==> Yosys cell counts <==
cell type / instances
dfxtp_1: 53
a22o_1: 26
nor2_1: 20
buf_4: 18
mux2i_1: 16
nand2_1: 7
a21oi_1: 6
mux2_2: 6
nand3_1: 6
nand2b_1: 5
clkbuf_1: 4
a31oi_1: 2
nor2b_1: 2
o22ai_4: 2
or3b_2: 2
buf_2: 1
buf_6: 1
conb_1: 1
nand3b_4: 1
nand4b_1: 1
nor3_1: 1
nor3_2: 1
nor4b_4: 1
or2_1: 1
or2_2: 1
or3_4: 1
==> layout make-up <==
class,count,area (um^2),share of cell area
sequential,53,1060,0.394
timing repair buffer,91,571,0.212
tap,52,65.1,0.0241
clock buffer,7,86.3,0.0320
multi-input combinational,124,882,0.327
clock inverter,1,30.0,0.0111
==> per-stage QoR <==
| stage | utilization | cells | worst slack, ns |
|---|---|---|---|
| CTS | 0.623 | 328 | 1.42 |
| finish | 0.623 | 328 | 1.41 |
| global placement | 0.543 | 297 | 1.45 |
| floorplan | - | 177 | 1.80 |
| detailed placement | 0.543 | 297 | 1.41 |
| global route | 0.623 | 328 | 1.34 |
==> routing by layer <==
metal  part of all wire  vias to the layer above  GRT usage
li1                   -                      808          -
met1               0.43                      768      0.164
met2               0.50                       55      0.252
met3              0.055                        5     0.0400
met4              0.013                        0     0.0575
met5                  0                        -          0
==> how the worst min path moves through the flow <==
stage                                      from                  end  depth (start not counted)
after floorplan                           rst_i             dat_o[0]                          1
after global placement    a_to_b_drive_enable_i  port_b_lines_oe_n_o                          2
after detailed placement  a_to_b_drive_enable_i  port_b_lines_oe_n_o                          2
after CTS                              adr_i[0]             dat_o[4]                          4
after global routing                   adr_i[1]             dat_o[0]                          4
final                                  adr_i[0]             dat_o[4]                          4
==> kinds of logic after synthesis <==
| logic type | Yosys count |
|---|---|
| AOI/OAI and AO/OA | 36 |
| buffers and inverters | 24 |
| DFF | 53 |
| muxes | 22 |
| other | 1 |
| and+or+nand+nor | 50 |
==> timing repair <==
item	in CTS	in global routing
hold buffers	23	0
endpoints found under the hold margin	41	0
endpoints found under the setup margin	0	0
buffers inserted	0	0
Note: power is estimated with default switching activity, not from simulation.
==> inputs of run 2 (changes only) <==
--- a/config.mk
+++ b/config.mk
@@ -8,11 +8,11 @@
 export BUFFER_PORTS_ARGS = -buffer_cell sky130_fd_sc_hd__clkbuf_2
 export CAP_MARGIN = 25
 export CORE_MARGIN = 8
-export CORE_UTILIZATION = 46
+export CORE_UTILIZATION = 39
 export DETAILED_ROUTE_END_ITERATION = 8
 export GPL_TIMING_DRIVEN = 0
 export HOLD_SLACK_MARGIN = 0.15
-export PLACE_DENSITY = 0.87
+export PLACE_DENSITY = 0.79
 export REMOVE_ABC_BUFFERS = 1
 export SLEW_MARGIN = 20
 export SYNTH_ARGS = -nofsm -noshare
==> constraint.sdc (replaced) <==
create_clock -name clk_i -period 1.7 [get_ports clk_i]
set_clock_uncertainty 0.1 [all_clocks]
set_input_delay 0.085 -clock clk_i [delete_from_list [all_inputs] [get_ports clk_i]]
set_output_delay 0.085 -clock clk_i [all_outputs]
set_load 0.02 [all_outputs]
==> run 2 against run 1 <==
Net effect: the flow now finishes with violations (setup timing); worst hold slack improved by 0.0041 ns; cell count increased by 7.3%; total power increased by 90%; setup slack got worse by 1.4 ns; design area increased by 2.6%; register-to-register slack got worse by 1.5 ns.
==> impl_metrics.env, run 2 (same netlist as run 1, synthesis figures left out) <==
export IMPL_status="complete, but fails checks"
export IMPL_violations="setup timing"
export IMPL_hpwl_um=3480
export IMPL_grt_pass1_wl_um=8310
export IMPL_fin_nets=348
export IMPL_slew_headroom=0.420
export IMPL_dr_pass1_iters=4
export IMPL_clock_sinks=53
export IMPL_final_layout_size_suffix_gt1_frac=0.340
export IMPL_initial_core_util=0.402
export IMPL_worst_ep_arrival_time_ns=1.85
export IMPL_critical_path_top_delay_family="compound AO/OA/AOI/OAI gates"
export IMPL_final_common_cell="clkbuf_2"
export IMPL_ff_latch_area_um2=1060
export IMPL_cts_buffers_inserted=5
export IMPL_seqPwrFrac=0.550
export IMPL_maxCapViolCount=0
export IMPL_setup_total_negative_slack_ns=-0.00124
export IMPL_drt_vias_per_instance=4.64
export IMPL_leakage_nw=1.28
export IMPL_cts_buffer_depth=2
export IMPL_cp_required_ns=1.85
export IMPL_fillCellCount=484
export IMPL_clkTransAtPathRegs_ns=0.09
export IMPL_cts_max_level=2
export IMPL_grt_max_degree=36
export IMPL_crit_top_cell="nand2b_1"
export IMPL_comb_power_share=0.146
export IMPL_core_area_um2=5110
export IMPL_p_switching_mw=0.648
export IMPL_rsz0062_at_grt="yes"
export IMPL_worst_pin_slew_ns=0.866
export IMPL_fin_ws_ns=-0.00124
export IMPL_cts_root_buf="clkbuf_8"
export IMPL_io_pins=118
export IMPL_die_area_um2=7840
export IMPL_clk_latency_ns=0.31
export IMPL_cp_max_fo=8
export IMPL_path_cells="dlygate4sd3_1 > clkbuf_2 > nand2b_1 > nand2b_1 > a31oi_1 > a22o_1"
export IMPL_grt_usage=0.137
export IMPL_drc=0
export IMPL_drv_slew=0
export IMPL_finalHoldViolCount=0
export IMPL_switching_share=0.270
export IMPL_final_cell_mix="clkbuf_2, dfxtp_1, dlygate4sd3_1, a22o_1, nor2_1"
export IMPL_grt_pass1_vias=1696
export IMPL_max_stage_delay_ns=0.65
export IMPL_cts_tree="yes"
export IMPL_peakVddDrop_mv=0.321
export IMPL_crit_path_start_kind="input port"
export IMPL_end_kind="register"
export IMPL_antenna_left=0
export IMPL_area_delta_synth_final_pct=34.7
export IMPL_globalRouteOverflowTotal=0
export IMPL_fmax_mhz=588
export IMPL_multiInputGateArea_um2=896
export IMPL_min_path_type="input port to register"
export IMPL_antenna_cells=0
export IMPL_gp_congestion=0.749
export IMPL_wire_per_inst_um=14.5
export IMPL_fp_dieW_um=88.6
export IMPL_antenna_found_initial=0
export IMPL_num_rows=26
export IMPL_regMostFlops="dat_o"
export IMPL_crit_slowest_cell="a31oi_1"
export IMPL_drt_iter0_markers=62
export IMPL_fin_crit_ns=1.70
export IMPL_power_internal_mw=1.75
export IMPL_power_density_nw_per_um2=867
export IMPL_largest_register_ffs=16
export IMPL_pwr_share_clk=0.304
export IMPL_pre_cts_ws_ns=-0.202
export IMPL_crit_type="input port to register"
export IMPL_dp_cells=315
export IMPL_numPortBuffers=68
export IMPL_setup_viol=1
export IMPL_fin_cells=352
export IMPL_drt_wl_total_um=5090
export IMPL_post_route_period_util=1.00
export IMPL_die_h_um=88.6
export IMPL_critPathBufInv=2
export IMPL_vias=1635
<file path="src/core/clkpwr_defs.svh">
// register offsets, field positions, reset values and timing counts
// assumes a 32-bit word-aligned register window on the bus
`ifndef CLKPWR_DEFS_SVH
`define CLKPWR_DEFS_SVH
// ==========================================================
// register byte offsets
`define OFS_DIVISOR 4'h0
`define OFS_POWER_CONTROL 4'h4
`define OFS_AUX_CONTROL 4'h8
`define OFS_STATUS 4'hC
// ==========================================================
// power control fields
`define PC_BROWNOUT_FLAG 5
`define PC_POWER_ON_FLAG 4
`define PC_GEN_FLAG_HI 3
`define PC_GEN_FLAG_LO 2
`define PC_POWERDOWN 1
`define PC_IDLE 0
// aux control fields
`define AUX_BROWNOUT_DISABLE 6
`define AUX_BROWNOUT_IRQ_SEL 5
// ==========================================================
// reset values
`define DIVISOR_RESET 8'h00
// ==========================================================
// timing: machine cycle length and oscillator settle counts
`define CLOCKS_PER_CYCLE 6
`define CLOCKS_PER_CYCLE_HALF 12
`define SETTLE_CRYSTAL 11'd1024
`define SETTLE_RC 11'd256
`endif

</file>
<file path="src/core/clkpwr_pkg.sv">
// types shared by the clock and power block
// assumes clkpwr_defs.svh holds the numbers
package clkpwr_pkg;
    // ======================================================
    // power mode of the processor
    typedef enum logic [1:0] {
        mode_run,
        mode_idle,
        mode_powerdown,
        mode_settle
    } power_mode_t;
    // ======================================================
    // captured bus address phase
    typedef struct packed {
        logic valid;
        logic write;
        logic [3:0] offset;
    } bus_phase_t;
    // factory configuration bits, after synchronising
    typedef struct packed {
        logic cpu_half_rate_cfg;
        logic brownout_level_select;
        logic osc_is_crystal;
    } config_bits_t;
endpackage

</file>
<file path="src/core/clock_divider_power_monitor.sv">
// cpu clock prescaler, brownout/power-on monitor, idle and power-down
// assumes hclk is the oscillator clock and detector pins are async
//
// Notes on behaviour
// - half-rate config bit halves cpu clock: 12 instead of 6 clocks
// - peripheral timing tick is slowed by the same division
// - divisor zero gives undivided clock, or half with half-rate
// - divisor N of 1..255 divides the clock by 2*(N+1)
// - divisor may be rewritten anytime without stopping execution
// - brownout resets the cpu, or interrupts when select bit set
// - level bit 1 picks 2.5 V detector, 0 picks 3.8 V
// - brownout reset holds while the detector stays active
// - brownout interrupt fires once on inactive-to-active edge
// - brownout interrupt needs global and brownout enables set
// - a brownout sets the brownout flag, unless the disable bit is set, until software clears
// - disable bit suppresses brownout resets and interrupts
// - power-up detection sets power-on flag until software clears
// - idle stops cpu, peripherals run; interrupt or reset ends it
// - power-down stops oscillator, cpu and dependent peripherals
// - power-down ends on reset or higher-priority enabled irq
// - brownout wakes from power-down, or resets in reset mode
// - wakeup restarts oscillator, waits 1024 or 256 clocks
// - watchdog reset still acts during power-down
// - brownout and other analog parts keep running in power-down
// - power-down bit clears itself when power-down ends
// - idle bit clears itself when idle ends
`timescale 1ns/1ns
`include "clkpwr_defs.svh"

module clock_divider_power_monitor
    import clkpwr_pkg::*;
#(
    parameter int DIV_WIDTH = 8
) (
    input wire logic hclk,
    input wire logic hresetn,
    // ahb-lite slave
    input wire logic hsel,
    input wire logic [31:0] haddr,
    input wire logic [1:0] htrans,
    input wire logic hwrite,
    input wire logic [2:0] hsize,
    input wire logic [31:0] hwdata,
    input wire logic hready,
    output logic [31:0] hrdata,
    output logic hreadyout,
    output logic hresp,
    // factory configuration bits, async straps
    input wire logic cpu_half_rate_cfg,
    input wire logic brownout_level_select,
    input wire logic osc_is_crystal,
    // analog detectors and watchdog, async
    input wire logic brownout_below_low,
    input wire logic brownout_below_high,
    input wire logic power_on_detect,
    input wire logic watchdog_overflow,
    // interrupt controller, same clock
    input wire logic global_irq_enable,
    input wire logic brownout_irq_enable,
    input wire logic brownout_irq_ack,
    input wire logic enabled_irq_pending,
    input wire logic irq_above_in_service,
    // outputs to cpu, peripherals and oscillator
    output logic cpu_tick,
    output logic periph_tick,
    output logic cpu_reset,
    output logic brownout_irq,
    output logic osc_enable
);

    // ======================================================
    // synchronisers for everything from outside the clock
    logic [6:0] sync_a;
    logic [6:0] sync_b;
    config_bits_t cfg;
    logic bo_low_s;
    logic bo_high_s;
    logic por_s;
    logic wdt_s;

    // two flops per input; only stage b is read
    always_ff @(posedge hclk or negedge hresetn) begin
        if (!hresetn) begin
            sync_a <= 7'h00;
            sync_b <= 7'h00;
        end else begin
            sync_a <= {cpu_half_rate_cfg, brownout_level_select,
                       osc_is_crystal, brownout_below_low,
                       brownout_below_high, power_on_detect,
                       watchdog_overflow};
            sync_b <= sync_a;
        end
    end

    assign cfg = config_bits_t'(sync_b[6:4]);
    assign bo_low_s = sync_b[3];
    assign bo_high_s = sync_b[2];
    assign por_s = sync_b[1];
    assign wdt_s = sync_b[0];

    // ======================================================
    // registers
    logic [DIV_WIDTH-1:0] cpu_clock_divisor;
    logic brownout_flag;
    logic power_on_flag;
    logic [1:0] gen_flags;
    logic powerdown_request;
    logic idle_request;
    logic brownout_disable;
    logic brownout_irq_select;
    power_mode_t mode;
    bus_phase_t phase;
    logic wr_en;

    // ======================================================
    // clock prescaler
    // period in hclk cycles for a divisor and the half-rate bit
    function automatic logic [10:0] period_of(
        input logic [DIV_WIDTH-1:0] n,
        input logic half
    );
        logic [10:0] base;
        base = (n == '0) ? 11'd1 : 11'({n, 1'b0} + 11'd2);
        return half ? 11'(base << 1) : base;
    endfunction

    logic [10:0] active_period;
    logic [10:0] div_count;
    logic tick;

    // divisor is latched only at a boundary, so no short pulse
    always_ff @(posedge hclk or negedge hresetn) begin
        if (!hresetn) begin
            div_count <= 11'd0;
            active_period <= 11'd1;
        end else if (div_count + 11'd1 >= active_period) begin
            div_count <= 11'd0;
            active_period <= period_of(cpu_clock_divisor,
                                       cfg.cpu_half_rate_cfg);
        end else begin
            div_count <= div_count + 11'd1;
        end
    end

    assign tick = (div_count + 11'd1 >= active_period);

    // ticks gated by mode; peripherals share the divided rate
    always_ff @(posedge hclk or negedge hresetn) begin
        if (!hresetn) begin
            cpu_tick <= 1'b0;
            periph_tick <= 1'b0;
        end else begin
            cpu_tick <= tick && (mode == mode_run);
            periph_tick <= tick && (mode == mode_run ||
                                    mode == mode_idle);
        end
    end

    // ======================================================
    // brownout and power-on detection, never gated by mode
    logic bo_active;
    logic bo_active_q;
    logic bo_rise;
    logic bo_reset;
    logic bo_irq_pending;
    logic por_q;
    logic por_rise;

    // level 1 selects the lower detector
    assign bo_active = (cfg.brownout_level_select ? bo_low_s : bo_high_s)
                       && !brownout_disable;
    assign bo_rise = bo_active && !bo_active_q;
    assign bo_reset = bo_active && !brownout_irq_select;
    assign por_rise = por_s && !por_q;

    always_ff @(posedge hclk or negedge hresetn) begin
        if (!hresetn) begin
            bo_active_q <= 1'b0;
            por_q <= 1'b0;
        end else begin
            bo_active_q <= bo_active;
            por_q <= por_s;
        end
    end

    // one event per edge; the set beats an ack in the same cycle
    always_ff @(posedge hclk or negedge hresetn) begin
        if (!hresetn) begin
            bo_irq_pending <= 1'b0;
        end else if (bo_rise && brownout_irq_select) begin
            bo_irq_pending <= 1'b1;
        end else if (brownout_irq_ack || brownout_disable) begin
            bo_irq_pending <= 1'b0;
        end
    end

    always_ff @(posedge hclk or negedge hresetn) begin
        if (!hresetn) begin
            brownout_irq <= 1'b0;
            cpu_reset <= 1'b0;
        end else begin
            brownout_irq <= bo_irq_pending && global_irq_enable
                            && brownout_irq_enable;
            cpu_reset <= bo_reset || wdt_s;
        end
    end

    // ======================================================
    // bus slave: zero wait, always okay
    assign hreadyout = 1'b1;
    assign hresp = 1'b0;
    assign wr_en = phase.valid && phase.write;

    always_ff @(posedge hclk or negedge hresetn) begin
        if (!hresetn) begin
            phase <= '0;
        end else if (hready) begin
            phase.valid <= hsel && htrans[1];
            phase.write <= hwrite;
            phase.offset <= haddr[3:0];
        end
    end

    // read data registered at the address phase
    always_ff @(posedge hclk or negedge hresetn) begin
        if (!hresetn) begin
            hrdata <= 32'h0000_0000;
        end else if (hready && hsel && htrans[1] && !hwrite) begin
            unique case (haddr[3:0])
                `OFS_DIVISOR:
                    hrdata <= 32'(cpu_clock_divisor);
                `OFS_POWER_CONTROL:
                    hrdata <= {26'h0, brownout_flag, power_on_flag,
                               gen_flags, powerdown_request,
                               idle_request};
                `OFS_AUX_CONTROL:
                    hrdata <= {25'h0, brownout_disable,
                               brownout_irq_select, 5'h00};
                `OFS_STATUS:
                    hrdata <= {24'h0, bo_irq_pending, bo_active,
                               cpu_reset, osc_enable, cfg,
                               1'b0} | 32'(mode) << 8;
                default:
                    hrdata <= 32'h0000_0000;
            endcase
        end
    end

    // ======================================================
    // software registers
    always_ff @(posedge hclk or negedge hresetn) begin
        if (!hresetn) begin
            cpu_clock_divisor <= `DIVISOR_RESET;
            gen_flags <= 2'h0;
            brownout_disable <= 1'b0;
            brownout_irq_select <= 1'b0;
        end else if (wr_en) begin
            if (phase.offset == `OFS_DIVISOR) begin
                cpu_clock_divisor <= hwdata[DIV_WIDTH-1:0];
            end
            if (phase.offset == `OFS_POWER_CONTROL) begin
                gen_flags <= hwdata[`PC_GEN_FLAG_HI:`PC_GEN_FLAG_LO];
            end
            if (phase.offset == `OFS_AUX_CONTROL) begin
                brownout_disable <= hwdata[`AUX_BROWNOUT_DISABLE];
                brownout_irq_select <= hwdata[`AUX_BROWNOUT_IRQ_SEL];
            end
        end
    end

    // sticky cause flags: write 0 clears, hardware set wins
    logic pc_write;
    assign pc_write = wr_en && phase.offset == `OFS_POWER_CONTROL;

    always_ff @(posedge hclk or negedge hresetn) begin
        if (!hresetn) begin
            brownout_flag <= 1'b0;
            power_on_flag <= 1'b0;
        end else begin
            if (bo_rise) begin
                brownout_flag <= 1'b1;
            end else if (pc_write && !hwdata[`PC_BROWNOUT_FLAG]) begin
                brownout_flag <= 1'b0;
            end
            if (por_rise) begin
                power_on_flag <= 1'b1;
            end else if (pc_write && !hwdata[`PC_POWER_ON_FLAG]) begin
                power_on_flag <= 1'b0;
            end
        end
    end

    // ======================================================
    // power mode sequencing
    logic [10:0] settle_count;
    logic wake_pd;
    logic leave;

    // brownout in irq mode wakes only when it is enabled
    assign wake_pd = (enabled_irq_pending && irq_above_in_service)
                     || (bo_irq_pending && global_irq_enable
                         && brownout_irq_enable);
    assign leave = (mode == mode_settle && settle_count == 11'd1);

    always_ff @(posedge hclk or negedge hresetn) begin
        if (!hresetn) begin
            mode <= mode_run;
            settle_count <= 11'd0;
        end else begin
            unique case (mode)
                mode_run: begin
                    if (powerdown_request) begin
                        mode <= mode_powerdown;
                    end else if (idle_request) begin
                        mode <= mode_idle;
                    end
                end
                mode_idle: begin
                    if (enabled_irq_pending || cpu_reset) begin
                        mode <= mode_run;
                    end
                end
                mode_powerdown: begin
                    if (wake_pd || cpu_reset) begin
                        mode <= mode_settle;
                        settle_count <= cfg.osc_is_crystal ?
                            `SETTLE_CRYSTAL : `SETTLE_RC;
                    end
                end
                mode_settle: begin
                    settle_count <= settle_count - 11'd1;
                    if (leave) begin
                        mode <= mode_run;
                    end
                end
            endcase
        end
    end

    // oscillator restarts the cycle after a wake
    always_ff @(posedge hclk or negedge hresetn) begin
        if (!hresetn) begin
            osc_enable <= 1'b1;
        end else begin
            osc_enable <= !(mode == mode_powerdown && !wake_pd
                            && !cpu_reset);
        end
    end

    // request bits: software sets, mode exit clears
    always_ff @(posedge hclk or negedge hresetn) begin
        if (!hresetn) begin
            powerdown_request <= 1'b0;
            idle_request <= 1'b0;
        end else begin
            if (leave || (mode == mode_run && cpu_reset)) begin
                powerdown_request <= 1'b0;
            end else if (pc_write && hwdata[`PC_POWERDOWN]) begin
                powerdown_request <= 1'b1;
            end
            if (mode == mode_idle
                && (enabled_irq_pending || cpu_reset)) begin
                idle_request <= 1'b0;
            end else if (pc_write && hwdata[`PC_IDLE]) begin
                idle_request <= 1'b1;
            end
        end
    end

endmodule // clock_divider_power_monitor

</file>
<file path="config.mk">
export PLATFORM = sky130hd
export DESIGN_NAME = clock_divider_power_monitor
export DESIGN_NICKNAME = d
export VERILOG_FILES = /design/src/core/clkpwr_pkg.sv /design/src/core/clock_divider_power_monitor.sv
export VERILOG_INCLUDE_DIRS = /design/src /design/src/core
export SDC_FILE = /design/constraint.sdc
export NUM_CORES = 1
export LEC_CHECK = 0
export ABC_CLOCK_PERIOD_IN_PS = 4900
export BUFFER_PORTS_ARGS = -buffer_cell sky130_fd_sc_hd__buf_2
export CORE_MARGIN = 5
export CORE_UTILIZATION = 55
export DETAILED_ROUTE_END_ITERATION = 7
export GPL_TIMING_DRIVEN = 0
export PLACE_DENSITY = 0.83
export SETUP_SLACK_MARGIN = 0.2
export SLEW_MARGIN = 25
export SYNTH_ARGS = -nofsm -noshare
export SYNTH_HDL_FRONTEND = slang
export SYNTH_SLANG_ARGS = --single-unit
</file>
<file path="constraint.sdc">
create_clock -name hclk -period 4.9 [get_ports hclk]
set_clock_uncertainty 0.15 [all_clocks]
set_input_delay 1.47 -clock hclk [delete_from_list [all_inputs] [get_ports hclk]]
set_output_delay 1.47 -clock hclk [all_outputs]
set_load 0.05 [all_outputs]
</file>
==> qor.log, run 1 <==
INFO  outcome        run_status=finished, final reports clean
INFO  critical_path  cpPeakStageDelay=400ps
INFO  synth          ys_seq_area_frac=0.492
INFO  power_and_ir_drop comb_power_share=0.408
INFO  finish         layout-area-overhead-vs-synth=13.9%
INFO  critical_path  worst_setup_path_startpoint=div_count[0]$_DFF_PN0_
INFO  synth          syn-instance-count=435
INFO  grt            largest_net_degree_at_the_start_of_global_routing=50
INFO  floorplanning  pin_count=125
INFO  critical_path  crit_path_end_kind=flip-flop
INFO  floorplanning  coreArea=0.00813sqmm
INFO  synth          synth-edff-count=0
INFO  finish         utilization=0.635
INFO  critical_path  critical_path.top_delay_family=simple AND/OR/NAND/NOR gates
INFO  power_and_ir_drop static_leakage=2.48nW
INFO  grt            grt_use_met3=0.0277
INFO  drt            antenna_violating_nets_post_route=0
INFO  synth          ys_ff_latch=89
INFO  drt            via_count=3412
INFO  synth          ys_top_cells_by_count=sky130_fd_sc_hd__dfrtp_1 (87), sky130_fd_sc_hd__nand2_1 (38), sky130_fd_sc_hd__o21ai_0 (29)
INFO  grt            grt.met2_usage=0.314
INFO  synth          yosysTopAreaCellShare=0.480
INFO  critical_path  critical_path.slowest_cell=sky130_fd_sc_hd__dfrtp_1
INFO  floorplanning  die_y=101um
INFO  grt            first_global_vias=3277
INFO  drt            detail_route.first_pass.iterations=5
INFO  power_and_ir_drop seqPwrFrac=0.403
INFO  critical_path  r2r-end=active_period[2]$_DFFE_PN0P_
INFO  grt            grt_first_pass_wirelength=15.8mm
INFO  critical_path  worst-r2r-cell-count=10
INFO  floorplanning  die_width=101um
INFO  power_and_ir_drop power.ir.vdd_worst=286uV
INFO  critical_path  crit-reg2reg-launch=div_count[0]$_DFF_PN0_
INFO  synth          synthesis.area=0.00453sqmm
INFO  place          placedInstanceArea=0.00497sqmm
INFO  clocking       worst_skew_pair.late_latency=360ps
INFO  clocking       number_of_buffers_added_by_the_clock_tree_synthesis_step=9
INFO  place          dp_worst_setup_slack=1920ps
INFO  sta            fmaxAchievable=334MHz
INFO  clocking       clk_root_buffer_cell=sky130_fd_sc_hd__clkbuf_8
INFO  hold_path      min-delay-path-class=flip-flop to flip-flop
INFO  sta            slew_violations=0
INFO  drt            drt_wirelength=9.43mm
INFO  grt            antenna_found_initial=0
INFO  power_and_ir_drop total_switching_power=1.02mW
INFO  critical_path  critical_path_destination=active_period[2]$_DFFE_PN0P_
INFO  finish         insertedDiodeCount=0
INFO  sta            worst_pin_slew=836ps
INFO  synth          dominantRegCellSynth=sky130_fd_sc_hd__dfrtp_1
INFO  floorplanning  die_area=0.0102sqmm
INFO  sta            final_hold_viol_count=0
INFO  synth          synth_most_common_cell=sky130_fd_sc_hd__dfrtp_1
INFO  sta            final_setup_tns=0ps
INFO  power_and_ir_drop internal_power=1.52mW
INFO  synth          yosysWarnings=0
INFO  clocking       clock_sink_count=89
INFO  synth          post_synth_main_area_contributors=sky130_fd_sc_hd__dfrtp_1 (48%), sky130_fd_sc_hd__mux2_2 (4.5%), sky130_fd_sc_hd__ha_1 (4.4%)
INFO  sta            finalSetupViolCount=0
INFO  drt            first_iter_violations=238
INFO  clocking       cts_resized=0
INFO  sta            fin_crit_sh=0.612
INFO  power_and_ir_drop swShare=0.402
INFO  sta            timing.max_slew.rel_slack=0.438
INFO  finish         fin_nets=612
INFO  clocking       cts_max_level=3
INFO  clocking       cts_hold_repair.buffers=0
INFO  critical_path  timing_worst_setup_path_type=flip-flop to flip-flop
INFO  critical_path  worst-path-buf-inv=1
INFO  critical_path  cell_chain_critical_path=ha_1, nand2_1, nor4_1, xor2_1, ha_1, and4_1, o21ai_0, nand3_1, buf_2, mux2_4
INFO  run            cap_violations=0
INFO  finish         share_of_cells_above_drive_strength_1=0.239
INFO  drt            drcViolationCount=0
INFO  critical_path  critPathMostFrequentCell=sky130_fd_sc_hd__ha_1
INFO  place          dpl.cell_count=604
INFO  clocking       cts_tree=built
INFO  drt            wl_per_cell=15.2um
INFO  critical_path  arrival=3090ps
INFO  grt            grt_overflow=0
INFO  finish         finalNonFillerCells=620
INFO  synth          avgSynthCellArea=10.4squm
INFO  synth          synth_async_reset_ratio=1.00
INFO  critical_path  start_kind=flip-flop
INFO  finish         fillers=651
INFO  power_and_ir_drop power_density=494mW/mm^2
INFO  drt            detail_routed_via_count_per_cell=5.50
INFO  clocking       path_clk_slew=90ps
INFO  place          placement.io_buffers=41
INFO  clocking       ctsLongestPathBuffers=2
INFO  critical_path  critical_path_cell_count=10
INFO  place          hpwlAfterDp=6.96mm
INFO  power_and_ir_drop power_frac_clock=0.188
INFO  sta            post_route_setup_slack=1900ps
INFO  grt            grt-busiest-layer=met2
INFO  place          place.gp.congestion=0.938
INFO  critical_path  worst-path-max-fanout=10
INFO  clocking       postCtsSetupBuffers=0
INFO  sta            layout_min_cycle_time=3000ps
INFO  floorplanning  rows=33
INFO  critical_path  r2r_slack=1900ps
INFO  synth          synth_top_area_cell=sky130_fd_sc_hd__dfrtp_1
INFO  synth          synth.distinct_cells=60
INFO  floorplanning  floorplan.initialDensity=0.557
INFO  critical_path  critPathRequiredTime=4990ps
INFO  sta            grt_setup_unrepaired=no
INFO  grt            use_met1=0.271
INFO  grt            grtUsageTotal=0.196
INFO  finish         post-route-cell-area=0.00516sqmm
####
◆ Your objective
Show, from the entries above, every line that includes the string "endpoints".

◆ Exercise result
endpoints found under the hold margin	41	0
endpoints found under the setup margin	0	0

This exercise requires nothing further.